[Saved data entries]
************

`config.mk`:
```
export PLATFORM = sky130hd
export DESIGN_NAME = idle_timeout_message_framer
export DESIGN_NICKNAME = d
export VERILOG_FILES = /design/src/rtl/itmf_pkg.sv /design/src/rtl/idle_timeout_message_framer.sv /design/src/rtl/itmf_front.sv /design/src/rtl/itmf_back.sv
export SDC_FILE = /design/constraint.sdc
export NUM_CORES = 1
export LEC_CHECK = 0
export BUFFER_PORTS_ARGS = -buffer_cell sky130_fd_sc_hd__buf_2
export CORE_MARGIN = 2
export CORE_UTILIZATION = 67
export DETAILED_ROUTE_END_ITERATION = 12
export PLACE_DENSITY = 0.85
export SYNTH_ARGS = -nofsm -noshare
export SYNTH_HDL_FRONTEND = slang
export SYNTH_SLANG_ARGS = --single-unit
```
`constraint.sdc`:
```
create_clock -name clk -period 5.9 [get_ports clk]
set_input_delay 0.885 -clock clk [delete_from_list [all_inputs] [get_ports clk]]
set_output_delay 0.885 -clock clk [all_outputs]
set_load 0.005 [all_outputs]
```
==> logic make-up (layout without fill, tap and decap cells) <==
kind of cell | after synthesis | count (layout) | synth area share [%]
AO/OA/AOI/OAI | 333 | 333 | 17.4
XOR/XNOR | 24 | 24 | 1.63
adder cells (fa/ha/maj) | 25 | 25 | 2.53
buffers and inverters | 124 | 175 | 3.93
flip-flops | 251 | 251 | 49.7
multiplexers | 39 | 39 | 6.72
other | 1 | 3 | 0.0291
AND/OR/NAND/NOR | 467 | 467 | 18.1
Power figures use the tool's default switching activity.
==> config.mk <==
export PLATFORM = sky130hd
export DESIGN_NAME = request_fifo_with_cancel
export DESIGN_NICKNAME = d
export VERILOG_FILES = /design/src/sv/rfc_pkg.sv /design/src/sv/rfc_ram.sv /design/src/sv/rfc_ctrl.sv /design/src/sv/rfc_dp.sv /design/src/sv/request_fifo_with_cancel.sv
export VERILOG_INCLUDE_DIRS = /design/src /design/src/sv
export SDC_FILE = /design/constraint.sdc
export NUM_CORES = 1
export LEC_CHECK = 0
export BUFFER_PORTS_ARGS = -buffer_cell sky130_fd_sc_hd__buf_2
export CELL_PAD_IN_SITES_DETAIL_PLACEMENT = 1
export CELL_PAD_IN_SITES_GLOBAL_PLACEMENT = 1
export CORE_ASPECT_RATIO = 1.25
export CORE_MARGIN = 3
export CORE_UTILIZATION = 40
export DETAILED_ROUTE_END_ITERATION = 10
export PLACE_DENSITY_LB_ADDON = 0.1
export SETUP_SLACK_MARGIN = 0.2
export SLEW_MARGIN = 10
export SYNTH_ARGS = -nofsm -noshare
export SYNTH_HDL_FRONTEND = slang
export SYNTH_SLANG_ARGS = --single-unit
==> constraint.sdc <==
create_clock -name aclk -period 5.2 [get_ports aclk]
set_clock_uncertainty 0.05 [all_clocks]
set_input_delay 0.52 -clock aclk [delete_from_list [all_inputs] [get_ports aclk]]
set_output_delay 0.52 -clock aclk [all_outputs]
set_load 0.01 [all_outputs]
[config.mk]
export PLATFORM = sky130hd
export DESIGN_NAME = signed_radix_to_text_unit
export DESIGN_NICKNAME = d
export VERILOG_FILES = /design/src/design/srtt_pkg.sv /design/src/design/signed_radix_to_text_unit.sv /design/src/design/srtt_base_check.sv /design/src/design/srtt_divider.sv
export SDC_FILE = /design/constraint.sdc
export NUM_CORES = 1
export LEC_CHECK = 0
export ABC_AREA = 0
export BUFFER_PORTS_ARGS = -buffer_cell sky130_fd_sc_hd__buf_2
export CORE_MARGIN = 2
export CORE_UTILIZATION = 60
export DETAILED_ROUTE_END_ITERATION = 16
export PLACE_DENSITY = 0.79
export SETUP_SLACK_MARGIN = 0.5
export SLEW_MARGIN = 30
export SYNTH_ARGS = -nofsm -noshare
export SYNTH_HDL_FRONTEND = slang
export SYNTH_SLANG_ARGS = --single-unit
[constraint.sdc]
create_clock -name clk_i -period 7.15 [get_ports clk_i]
set_input_delay 0.3575 -clock clk_i [delete_from_list [all_inputs] [get_ports clk_i]]
set_output_delay 0.3575 -clock clk_i [all_outputs]
set_load 0.05 [all_outputs]
File: src/mm64_pkg.sv
package mm64_pkg;

  // Mixing multiplier and shift distance of the hash
  localparam logic [63:0] MUL_CONST = 64'hc6a4a7935bd1e995;
  localparam int unsigned SHIFT_AMT = 47;

  // Configuration address: one 64-bit register, 8-byte stride
  localparam int unsigned CFG_AW = 4;
  localparam logic        REG_SEED = 1'b0;

  // Source of the multiplier operand register
  typedef enum logic [2:0] {
    M_LEN,
    M_WORD,
    M_MIXED,
    M_HXOR,
    M_TAILX,
    M_FIN
  } m_sel_t;

  // Source of the running hash register
  typedef enum logic {
    H_SEED,
    H_PROD
  } h_sel_t;

  // Step of the shared 32x32 multiplier
  typedef enum logic [1:0] {
    MS_NONE,
    MS_LO,
    MS_HI_A,
    MS_HI_B
  } mul_step_t;

  typedef struct packed {
    logic      latch;
    logic      m_load;
    m_sel_t    m_sel;
    mul_step_t mul_step;
    logic      h_load;
    h_sel_t    h_sel;
    logic      out_load;
  } dp_cmd_t;

  typedef struct packed {
    logic first;
    logic last;
    logic full;
    logic tail;
    logic out_free;
  } dp_stat_t;

  // Keep the low cnt bytes of a tail word
  function automatic logic [63:0] tail_mask(input logic [3:0] cnt);
    logic [63:0] m;
    for (int i = 0; i < 8; i++) begin
      m[8*i +: 8] = (4'(i) < cnt) ? 8'hFF : 8'h00;
    end
    return m;
  endfunction

  function automatic logic [63:0] xsh(input logic [63:0] v);
    return v ^ (v >> SHIFT_AMT);
  endfunction

endpackage

File: src/mm64_in_if.sv
interface mm64_in_if;
  logic        valid;
  logic        ready;
  logic        first;
  logic [63:0] data_word;
  logic [3:0]  byte_count;
  logic        last;
  logic [31:0] total_length;

  modport source (
    output valid, first, data_word, byte_count, last, total_length,
    input  ready
  );
  modport sink (
    input  valid, first, data_word, byte_count, last, total_length,
    output ready
  );
endinterface
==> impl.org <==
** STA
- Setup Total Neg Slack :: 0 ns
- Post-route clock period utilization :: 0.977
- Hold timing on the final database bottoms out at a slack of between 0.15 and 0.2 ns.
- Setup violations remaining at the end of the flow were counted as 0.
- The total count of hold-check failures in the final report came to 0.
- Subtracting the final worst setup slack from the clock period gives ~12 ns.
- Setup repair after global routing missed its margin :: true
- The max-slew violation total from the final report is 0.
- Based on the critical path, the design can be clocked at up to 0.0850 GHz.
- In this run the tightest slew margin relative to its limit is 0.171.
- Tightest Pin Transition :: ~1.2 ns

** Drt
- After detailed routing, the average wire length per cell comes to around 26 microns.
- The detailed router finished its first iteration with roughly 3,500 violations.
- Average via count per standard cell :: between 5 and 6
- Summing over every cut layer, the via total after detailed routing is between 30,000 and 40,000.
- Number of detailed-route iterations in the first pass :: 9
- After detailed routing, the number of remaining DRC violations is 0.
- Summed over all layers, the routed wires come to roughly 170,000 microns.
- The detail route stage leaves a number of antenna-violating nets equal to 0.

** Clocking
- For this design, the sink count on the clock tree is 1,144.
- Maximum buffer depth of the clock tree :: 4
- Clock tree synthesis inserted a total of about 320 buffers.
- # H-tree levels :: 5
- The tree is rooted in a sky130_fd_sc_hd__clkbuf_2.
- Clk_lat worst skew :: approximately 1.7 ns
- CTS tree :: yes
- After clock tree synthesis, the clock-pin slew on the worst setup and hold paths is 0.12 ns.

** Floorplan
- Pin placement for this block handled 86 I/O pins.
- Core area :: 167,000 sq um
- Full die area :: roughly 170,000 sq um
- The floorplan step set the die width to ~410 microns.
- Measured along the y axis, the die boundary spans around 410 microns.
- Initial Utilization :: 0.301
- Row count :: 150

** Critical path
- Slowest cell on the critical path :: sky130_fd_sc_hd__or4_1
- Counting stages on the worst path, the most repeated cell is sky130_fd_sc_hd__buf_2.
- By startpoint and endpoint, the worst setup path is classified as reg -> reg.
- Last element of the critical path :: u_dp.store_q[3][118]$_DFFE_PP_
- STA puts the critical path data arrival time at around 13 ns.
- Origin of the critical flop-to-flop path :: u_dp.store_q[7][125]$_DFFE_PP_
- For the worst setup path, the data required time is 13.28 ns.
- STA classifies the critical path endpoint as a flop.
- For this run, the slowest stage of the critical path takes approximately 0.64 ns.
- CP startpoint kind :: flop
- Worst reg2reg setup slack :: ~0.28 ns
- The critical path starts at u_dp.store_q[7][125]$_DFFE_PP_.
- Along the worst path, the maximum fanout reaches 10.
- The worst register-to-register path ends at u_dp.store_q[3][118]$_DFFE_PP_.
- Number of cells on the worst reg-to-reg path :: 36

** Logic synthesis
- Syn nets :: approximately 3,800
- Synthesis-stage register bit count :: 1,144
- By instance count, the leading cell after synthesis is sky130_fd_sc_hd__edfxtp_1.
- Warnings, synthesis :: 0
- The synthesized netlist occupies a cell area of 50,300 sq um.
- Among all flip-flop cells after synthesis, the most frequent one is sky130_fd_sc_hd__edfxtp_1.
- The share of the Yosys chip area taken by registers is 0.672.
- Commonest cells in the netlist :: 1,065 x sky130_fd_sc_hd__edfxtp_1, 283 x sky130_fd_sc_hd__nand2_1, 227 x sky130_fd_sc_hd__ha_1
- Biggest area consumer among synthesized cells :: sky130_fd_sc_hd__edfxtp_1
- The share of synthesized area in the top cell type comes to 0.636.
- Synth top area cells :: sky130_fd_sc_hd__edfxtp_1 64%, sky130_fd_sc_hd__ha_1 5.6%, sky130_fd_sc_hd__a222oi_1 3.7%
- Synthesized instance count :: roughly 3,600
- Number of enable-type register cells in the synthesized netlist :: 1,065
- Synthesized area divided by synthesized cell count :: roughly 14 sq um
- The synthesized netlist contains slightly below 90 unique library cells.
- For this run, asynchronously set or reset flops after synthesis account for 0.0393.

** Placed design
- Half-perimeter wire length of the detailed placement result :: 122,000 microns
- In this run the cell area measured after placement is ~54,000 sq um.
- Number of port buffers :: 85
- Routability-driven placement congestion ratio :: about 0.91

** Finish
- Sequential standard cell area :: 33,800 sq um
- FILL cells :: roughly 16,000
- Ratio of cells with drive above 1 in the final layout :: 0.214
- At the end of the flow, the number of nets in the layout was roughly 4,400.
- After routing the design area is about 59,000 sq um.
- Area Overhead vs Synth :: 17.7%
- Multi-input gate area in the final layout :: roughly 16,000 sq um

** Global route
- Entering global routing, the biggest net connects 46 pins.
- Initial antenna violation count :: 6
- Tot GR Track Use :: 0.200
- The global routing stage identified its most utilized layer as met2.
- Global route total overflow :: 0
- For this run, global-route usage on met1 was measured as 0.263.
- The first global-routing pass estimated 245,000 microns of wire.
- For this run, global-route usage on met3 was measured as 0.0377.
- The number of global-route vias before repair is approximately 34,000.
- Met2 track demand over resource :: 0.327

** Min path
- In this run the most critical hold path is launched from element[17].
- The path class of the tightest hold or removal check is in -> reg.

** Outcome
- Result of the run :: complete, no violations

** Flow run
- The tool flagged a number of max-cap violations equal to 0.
--- src/sv/dual_stack_drop_oldest.sv ---
// ----------------------------------------------------------------------------
// Dual stack with drop-oldest overflow
// Two push-only stacks in one slot memory, reporting every slot after a push.
// ----------------------------------------------------------------------------
// Usage:
// Each item on req_chan pushes push_value onto the lower stack (stack_select
// 0, growing up from slot 0) or the upper stack (1, growing down from the last
// slot). A push into a full store drops the pushing stack's oldest entry, or
// the other stack's oldest when the pushing stack is empty.
// After every push, rsp_chan carries SLOT_COUNT items, slots in index order,
// with 0 for empty slots, the overflow flag and last_slot on the final one.
// One item is in work at a time: req_chan.ready is high only while idle.
// After a push is accepted, an overflow shift runs first if needed, then the
// put state writes the new value and the report reads begin. The shift moves
// the losing stack's remaining entries one slot closer to its base. The single
// read port of the slot memory is used one entry per cycle by both the shift
// and the report, the report only while the receiver is not stalling.
// A stalled receiver holds the current report in the read register; no
// further reads are issued until it is taken.
// Reset clears the counts and returns to idle. The memory is not swept:
// slots outside both stacks report as 0 from the counts, whatever they hold.
// ----------------------------------------------------------------------------
module dual_stack_drop_oldest (
   input  logic        clock,
   input  logic        reset,
   dsdo_req_if.sink    req_chan,
   dsdo_rsp_if.source  rsp_chan
);

   localparam int IDX_W = dsdo_pkg::IDX_W;
   localparam int CNT_W = dsdo_pkg::CNT_W;

   dsdo_pkg::state_type state_ff, state_in;
   dsdo_pkg::plan_type  plan;

   logic [CNT_W-1:0]                    lower_count_ff, lower_count_in;
   logic [CNT_W-1:0]                    upper_count_ff, upper_count_in;
   logic signed [dsdo_pkg::VALUE_W-1:0] value_ff, value_in;
   logic                                ovf_ff, ovf_in;
   logic                                shift_lower_ff, shift_lower_in;
   logic [CNT_W-1:0]                    span_ff, span_in;
   logic [IDX_W-1:0]                    put_addr_ff, put_addr_in;
   logic [CNT_W-1:0]                    step_ff, step_in;
   logic                                pend_ff, pend_in;
   logic [IDX_W-1:0]                    pend_addr_ff, pend_addr_in;
   logic                                rd_valid_ff, rd_valid_in;
   logic [IDX_W-1:0]                    out_idx_ff, out_idx_in;
   logic                                out_empty_ff, out_empty_in;
   logic signed [dsdo_pkg::VALUE_W-1:0] rd_data_ff;

   logic signed [dsdo_pkg::VALUE_W-1:0] mem [dsdo_pkg::SLOT_COUNT];
   logic                                mem_re;
   logic [IDX_W-1:0]                    mem_raddr;
   logic                                mem_we;
   logic [IDX_W-1:0]                    mem_waddr;
   logic signed [dsdo_pkg::VALUE_W-1:0] mem_wdata;

   logic             req_fire;
   logic             rsp_fire;
   logic             shift_done;
   logic             report_more;
   logic [IDX_W-1:0] step_idx;
   logic [IDX_W-1:0] last_idx;

   dsdo_plan u_plan (
      .lower_count  (lower_count_ff),
      .upper_count  (upper_count_ff),
      .stack_select (req_chan.stack_select),
      .plan         (plan)
   );

   assign req_fire    = req_chan.valid && req_chan.ready;
   assign rsp_fire    = rd_valid_ff && rsp_chan.ready;
   assign step_idx    = step_ff[IDX_W-1:0];
   assign last_idx    = IDX_W'(dsdo_pkg::SLOT_COUNT - 1);
   assign shift_done  = step_ff == (span_ff - CNT_W'(1));
   assign report_more = step_ff != CNT_W'(dsdo_pkg::SLOT_COUNT);

   // Next state.
   always_comb begin
      state_in = state_ff;
      unique case (state_ff)
         dsdo_pkg::ST_IDLE: begin
            if (req_fire) begin
               state_in = plan.do_shift ? dsdo_pkg::ST_SHIFT : dsdo_pkg::ST_PUT;
            end
         end
         dsdo_pkg::ST_SHIFT: begin
            if (shift_done) begin
               state_in = dsdo_pkg::ST_PUT;
            end
         end
         dsdo_pkg::ST_PUT: begin
            state_in = dsdo_pkg::ST_REPORT;
         end
         dsdo_pkg::ST_REPORT: begin
            if (rsp_fire && out_idx_ff == last_idx) begin
               state_in = dsdo_pkg::ST_IDLE;
            end
         end
         default: begin
            state_in = dsdo_pkg::ST_IDLE;
         end
      endcase
   end

   // Memory control and datapath.
   always_comb begin
      lower_count_in = lower_count_ff;
      upper_count_in = upper_count_ff;
      value_in       = value_ff;
      ovf_in         = ovf_ff;
      shift_lower_in = shift_lower_ff;
      span_in        = span_ff;
      put_addr_in    = put_addr_ff;
      step_in        = step_ff;
      pend_in        = 1'b0;
      pend_addr_in   = pend_addr_ff;
      rd_valid_in    = rd_valid_ff;
      out_idx_in     = out_idx_ff;
      out_empty_in   = out_empty_ff;
      mem_re         = 1'b0;
      mem_raddr      = '0;
      mem_we         = 1'b0;
      mem_waddr      = '0;
      mem_wdata      = rd_data_ff;

      // A shift read lands in the read register and is written back from there
      // in the next cycle, one slot closer to the stack's base.
      if (pend_ff) begin
         mem_we    = 1'b1;
         mem_waddr = pend_addr_ff;
      end

      unique case (state_ff)
         dsdo_pkg::ST_IDLE: begin
            if (req_fire) begin
               value_in       = req_chan.push_value;
               ovf_in         = plan.ovf;
               shift_lower_in = plan.shift_lower;
               span_in        = plan.span;
               put_addr_in    = plan.put_addr;
               lower_count_in = plan.lower_count;
               upper_count_in = plan.upper_count;
               step_in        = '0;
            end
         end
         dsdo_pkg::ST_SHIFT: begin
            if (!shift_done) begin
               mem_re  = 1'b1;
               pend_in = 1'b1;
               if (shift_lower_ff) begin
                  mem_raddr    = step_idx + IDX_W'(1);
                  pend_addr_in = step_idx;
               end else begin
                  mem_raddr    = IDX_W'(dsdo_pkg::SLOT_COUNT - 2) - step_idx;
                  pend_addr_in = last_idx - step_idx;
               end
               step_in = step_ff + CNT_W'(1);
            end
         end
         dsdo_pkg::ST_PUT: begin
            mem_we      = 1'b1;
            mem_waddr   = put_addr_ff;
            mem_wdata   = value_ff;
            step_in     = '0;
            rd_valid_in = 1'b0;
         end
         dsdo_pkg::ST_REPORT: begin
            if (report_more && (!rd_valid_ff || rsp_chan.ready)) begin
               mem_re       = 1'b1;
               mem_raddr    = step_idx;
               rd_valid_in  = 1'b1;
               out_idx_in   = step_idx;
               out_empty_in = (step_ff >= lower_count_ff) &&
                              (step_ff < (CNT_W'(dsdo_pkg::SLOT_COUNT) - upper_count_ff));
               step_in      = step_ff + CNT_W'(1);
            end else if (rsp_fire) begin
               rd_valid_in = 1'b0;
            end
         end
         default: begin
         end
      endcase
   end

   always_ff @(posedge clock) begin
      if (reset) begin
         state_ff       <= dsdo_pkg::ST_IDLE;
         lower_count_ff <= '0;
         upper_count_ff <= '0;
         step_ff        <= '0;
         pend_ff        <= 1'b0;
         rd_valid_ff    <= 1'b0;
      end else begin
         state_ff       <= state_in;
         lower_count_ff <= lower_count_in;
         upper_count_ff <= upper_count_in;
         step_ff        <= step_in;
         pend_ff        <= pend_in;
         rd_valid_ff    <= rd_valid_in;
      end
   end

   always_ff @(posedge clock) begin
      value_ff       <= value_in;
      ovf_ff         <= ovf_in;
      shift_lower_ff <= shift_lower_in;
      span_ff        <= span_in;
      put_addr_ff    <= put_addr_in;
      pend_addr_ff   <= pend_addr_in;
      out_idx_ff     <= out_idx_in;
      out_empty_ff   <= out_empty_in;
   end

   // Slot memory: one write port, one registered read port.
   always_ff @(posedge clock) begin
      if (mem_we) begin
         mem[mem_waddr] <= mem_wdata;
      end
      if (mem_re) begin
         rd_data_ff <= mem[mem_raddr];
      end
   end

   assign req_chan.ready         = state_ff == dsdo_pkg::ST_IDLE;
   assign rsp_chan.valid         = rd_valid_ff;
   assign rsp_chan.slot_index    = dsdo_pkg::SLOT_INDEX_W'(out_idx_ff);
   assign rsp_chan.slot_value    = out_empty_ff ? '0 : rd_data_ff;
   assign rsp_chan.overflow_seen = ovf_ff;
   assign rsp_chan.last_slot     = out_idx_ff == last_idx;

`ifndef SYNTHESIS
   a_count_bound: assert property (@(posedge clock) disable iff (reset)
      ({1'b0, lower_count_ff} + {1'b0, upper_count_ff}) <= (CNT_W + 1)'(dsdo_pkg::SLOT_COUNT))
      else $error("stack counts exceed the slot count");

   a_ovf_keeps_total: assert property (@(posedge clock) disable iff (reset)
      req_fire && plan.ovf |=> (lower_count_ff + upper_count_ff) ==
                               $past(lower_count_ff + upper_count_ff))
      else $error("overflow push changed the total entry count");

   a_report_in_state: assert property (@(posedge clock) disable iff (reset)
      rd_valid_ff |-> state_ff == dsdo_pkg::ST_REPORT)
      else $error("report item shown outside the report phase");

   a_shift_no_clash: assert property (@(posedge clock) disable iff (reset)
      mem_we && mem_re |-> mem_waddr != mem_raddr)
      else $error("shift read and write hit the same slot");

   a_shift_on_ovf: assert property (@(posedge clock) disable iff (reset)
      state_ff == dsdo_pkg::ST_SHIFT |-> ovf_ff)
      else $error("shift running without an overflow");
`endif

endmodule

************

### The problem:
Restate word for word the lines of the data above, starting at the line containing "- Hold timing" and ending at the line containing "- Tightest Pin Transition :: ~1.2 ns", both included, and nothing more.

### Output for this task:
- Hold timing on the final database bottoms out at a slack of between 0.15 and 0.2 ns.
- Setup violations remaining at the end of the flow were counted as 0.
- The total count of hold-check failures in the final report came to 0.
- Subtracting the final worst setup slack from the clock period gives ~12 ns.
- Setup repair after global routing missed its margin :: true
- The max-slew violation total from the final report is 0.
- Based on the critical path, the design can be clocked at up to 0.0850 GHz.
- In this run the tightest slew margin relative to its limit is 0.171.
- Tightest Pin Transition :: ~1.2 ns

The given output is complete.